*** Begin section ***

===== src/hw/rtl/ptmt_pkg.sv =====
// ----------------------------------------------------------------------------
// ptmt_pkg: shared types and constants for the page table translate core
// Entry layout, request and status codes, register map and reset values.
// ----------------------------------------------------------------------------
package ptmt_pkg;

  localparam int DEF_PAGE_BITS = 12;
  localparam int DEF_NUM_PAGES = 1024;

  // Configuration port
  localparam int PADDR_W = 4;
  localparam logic [31:0] RST_PHYS_BASE = 32'h0000_0000;
  localparam logic [7:0]  RST_WRITE_MASK = 8'h02;
  localparam logic [7:0]  RST_USER_MASK  = 8'h04;

  typedef enum logic [1:0] {
    REG_PHYS_BASE  = 2'd0,
    REG_WRITE_MASK = 2'd1,
    REG_USER_MASK  = 2'd2
  } reg_idx_e;

  typedef enum logic [2:0] {
    REQ_MAP   = 3'd0,
    REQ_UNMAP = 3'd1,
    REQ_XLATE = 3'd2,
    REQ_ALLOC = 3'd3,
    REQ_FREE  = 3'd4,
    REQ_PROT  = 3'd5
  } req_e;

  typedef enum logic [1:0] {
    ST_OK     = 2'd0,
    ST_RANGE  = 2'd1,
    ST_ABSENT = 2'd2
  } status_e;

  typedef struct packed {
    logic [31:0] frame;
    logic        present;
    logic        writable;
    logic        user;
  } pte_t;

  typedef struct packed {
    logic [31:0] op_a;
    logic [31:0] op_b;
  } alu_req_t;

endpackage


===== src/hw/rtl/ptmt_seq.sv =====
// ----------------------------------------------------------------------------
// ptmt_seq: request sequencer
// Steps one request through table accesses and the shared adder, walking
// range requests page by page, and holds the result in an output register.
// ----------------------------------------------------------------------------
module ptmt_seq #(
  parameter int PAGE_BITS = ptmt_pkg::DEF_PAGE_BITS,
  parameter int NUM_PAGES = ptmt_pkg::DEF_NUM_PAGES
) (
  input  logic                         clk_i,
  input  logic                         rst_ni,
  // request channel
  input  logic                         in_valid_i,
  output logic                         in_stall_o,
  input  logic [2:0]                   req_type_i,
  input  logic [31:0]                  virt_addr_i,
  input  logic [31:0]                  phys_addr_i,
  input  logic [31:0]                  region_size_i,
  input  logic                         write_ok_i,
  input  logic                         user_ok_i,
  input  logic [7:0]                   prot_flags_i,
  // configuration
  input  logic [31:0]                  phys_base_i,
  input  logic [7:0]                   write_flag_mask_i,
  input  logic [7:0]                   user_flag_mask_i,
  // result channel
  output logic                         out_valid_o,
  input  logic                         out_stall_i,
  output logic [1:0]                   status_o,
  output logic [31:0]                  result_addr_o,
  // shared adder
  output ptmt_pkg::alu_req_t           alu_req_o,
  input  logic [31:0]                  alu_sum_i,
  // table port
  output logic                         tbl_we_o,
  output logic                         tbl_re_o,
  output logic [$clog2(NUM_PAGES)-1:0] tbl_addr_o,
  output ptmt_pkg::pte_t               tbl_wdata_o,
  input  ptmt_pkg::pte_t               tbl_rdata_i
);
  import ptmt_pkg::*;

  localparam int VpnW    = 32 - PAGE_BITS;
  localparam int CntBits = VpnW + 1;
  localparam int AddrW   = $clog2(NUM_PAGES);
  localparam int CntW    = (CntBits > AddrW + 1) ? CntBits : AddrW + 1;
  localparam logic [CntW-1:0] NumPg  = CntW'(NUM_PAGES);
  localparam logic [CntW-1:0] LastPg = CntW'(NUM_PAGES - 1);
  localparam logic [31:0] PageStep   = 32'(1) << PAGE_BITS;

  typedef enum logic [3:0] {
    S_CLEAR,
    S_IDLE,
    S_END,
    S_XRD,
    S_FRAME,
    S_WALK,
    S_PRD,
    S_PCHK,
    S_FIN
  } state_e;

  state_e        state_q;
  logic [2:0]    req_q;
  logic [31:0]   va_q;
  logic [31:0]   pa_q;
  logic          wok_q;
  logic          uok_q;
  logic          wflag_q;
  logic          uflag_q;
  logic [CntBits-1:0] cnt_q;
  logic [CntW-1:0] end_q;
  logic [CntW-1:0] idx_q;
  logic [31:0]   frame_q;
  status_e       st_q;
  logic [31:0]   res_q;
  logic          out_valid_q;
  status_e       out_status_q;
  logic [31:0]   out_res_q;

  logic [CntW-1:0] start_w;
  logic [CntW-1:0] addr_cw;
  logic            start_in;
  logic            walk_go;
  logic            accept;
  logic            out_fire;

  assign start_w  = CntW'(va_q[31:PAGE_BITS]);
  assign start_in = start_w < NumPg;
  assign walk_go  = (idx_q < end_q) && (idx_q < NumPg);
  assign accept   = in_valid_i && !in_stall_o;
  assign out_fire = out_valid_q && !out_stall_i;

  assign in_stall_o    = (state_q != S_IDLE);
  assign out_valid_o   = out_valid_q;
  assign status_o      = out_status_q;
  assign result_addr_o = out_res_q;
  assign tbl_addr_o    = addr_cw[AddrW-1:0];

  // adder operands and table port per step
  always_comb begin
    alu_req_o   = '0;
    tbl_we_o    = 1'b0;
    tbl_re_o    = 1'b0;
    addr_cw     = idx_q;
    tbl_wdata_o = '0;
    unique case (state_q)
      S_CLEAR: begin
        tbl_we_o = 1'b1;
      end
      S_END: begin
        alu_req_o.op_a = 32'(start_w);
        alu_req_o.op_b = 32'(cnt_q);
        addr_cw        = start_w;
        if (req_q == REQ_MAP) begin
          tbl_we_o    = start_in;
          tbl_wdata_o = '{frame: pa_q, present: 1'b1, writable: wok_q, user: uok_q};
        end else if (req_q == REQ_UNMAP) begin
          tbl_we_o = start_in;
        end else if (req_q == REQ_XLATE) begin
          tbl_re_o = start_in;
        end
      end
      S_XRD: begin
        alu_req_o.op_a = tbl_rdata_i.frame;
        alu_req_o.op_b = 32'(va_q[PAGE_BITS-1:0]);
      end
      S_FRAME: begin
        alu_req_o.op_a = phys_base_i;
        alu_req_o.op_b = {va_q[31:PAGE_BITS], {PAGE_BITS{1'b0}}};
      end
      S_WALK: begin
        alu_req_o.op_a = frame_q;
        alu_req_o.op_b = PageStep;
        tbl_we_o       = walk_go;
        if (req_q == REQ_ALLOC) begin
          tbl_wdata_o = '{frame: frame_q, present: 1'b1, writable: wok_q, user: uok_q};
        end
      end
      S_PRD: begin
        tbl_re_o = walk_go;
      end
      S_PCHK: begin
        tbl_we_o    = tbl_rdata_i.present;
        tbl_wdata_o = '{frame: tbl_rdata_i.frame, present: 1'b1,
                        writable: wflag_q, user: uflag_q};
      end
      default: begin
      end
    endcase
  end

  always_ff @(posedge clk_i or negedge rst_ni) begin
    if (!rst_ni) begin
      state_q     <= S_CLEAR;
      idx_q       <= '0;
      out_valid_q <= 1'b0;
    end else begin
      // the final step reloads the result register itself
      if (out_fire && (state_q != S_FIN)) begin
        out_valid_q <= 1'b0;
      end
      unique case (state_q)
        S_CLEAR: begin
          if (idx_q == LastPg) begin
            idx_q   <= '0;
            state_q <= S_IDLE;
          end else begin
            idx_q <= idx_q + 1'b1;
          end
        end
        S_IDLE: begin
          if (accept) begin
            req_q   <= req_type_i;
            va_q    <= virt_addr_i;
            pa_q    <= phys_addr_i;
            wok_q   <= write_ok_i;
            uok_q   <= user_ok_i;
            wflag_q <= |(prot_flags_i & write_flag_mask_i);
            uflag_q <= |(prot_flags_i & user_flag_mask_i);
            // ceil(size / page size)
            cnt_q   <= CntBits'(region_size_i[31:PAGE_BITS]) +
                       CntBits'(|region_size_i[PAGE_BITS-1:0]);
            state_q <= S_END;
          end
        end
        S_END: begin
          end_q <= alu_sum_i[CntW-1:0];
          idx_q <= start_w;
          res_q <= '0;
          // single-page requests fault here when the page is off the table
          if (!start_in &&
              (req_q == REQ_MAP || req_q == REQ_UNMAP || req_q == REQ_XLATE)) begin
            st_q <= ST_RANGE;
          end else begin
            st_q <= ST_OK;
          end
          unique case (req_q)
            REQ_MAP, REQ_UNMAP: state_q <= S_FIN;
            REQ_XLATE: state_q <= start_in ? S_XRD : S_FIN;
            REQ_ALLOC: state_q <= S_FRAME;
            REQ_FREE:  state_q <= S_WALK;
            REQ_PROT:  state_q <= S_PRD;
            default:   state_q <= S_FIN;
          endcase
        end
        S_XRD: begin
          if (tbl_rdata_i.present) begin
            res_q <= alu_sum_i;
          end else begin
            st_q <= ST_ABSENT;
          end
          state_q <= S_FIN;
        end
        S_FRAME: begin
          frame_q <= alu_sum_i;
          state_q <= S_WALK;
        end
        S_WALK: begin
          if (walk_go) begin
            idx_q   <= idx_q + 1'b1;
            frame_q <= alu_sum_i;
          end else begin
            if (req_q == REQ_ALLOC) begin
              if ((end_q > NumPg) && (cnt_q != '0)) begin
                st_q <= ST_RANGE;
              end else begin
                res_q <= va_q;
              end
            end
            state_q <= S_FIN;
          end
        end
        S_PRD: begin
          priority if (idx_q >= end_q) begin
            state_q <= S_FIN;
          end else if (idx_q >= NumPg) begin
            st_q    <= ST_RANGE;
            state_q <= S_FIN;
          end else begin
            state_q <= S_PCHK;
          end
        end
        S_PCHK: begin
          if (!tbl_rdata_i.present) begin
            st_q    <= ST_ABSENT;
            state_q <= S_FIN;
          end else begin
            idx_q   <= idx_q + 1'b1;
            state_q <= S_PRD;
          end
        end
        S_FIN: begin
          if (!out_valid_q || !out_stall_i) begin
            out_valid_q  <= 1'b1;
            out_status_q <= st_q;
            out_res_q    <= res_q;
            state_q      <= S_IDLE;
          end
        end
        default: state_q <= S_IDLE;
      endcase
    end
  end

  // table writes stay inside the table
  a_wr_in_range: assert property (@(posedge clk_i) disable iff (!rst_ni)
    tbl_we_o |-> (addr_cw < NumPg))
    else $error("table write outside table");

  // a range walk never passes its end page
  a_walk_bound: assert property (@(posedge clk_i) disable iff (!rst_ni)
    (state_q == S_WALK || state_q == S_PRD || state_q == S_PCHK) |-> (idx_q <= end_q))
    else $error("walk index past range end");

  // a new result only comes out of the final step
  a_result_src: assert property (@(posedge clk_i) disable iff (!rst_ni)
    (!$past(out_valid_q) && out_valid_q) |-> $past(state_q == S_FIN))
    else $error("result loaded outside final step");

endmodule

*** End section ***

## Your objective
Go through the records above and return every line that holds the string "requests".

## Solved problem
// range requests page by page, and holds the result in an output register.
          // single-page requests fault here when the page is off the table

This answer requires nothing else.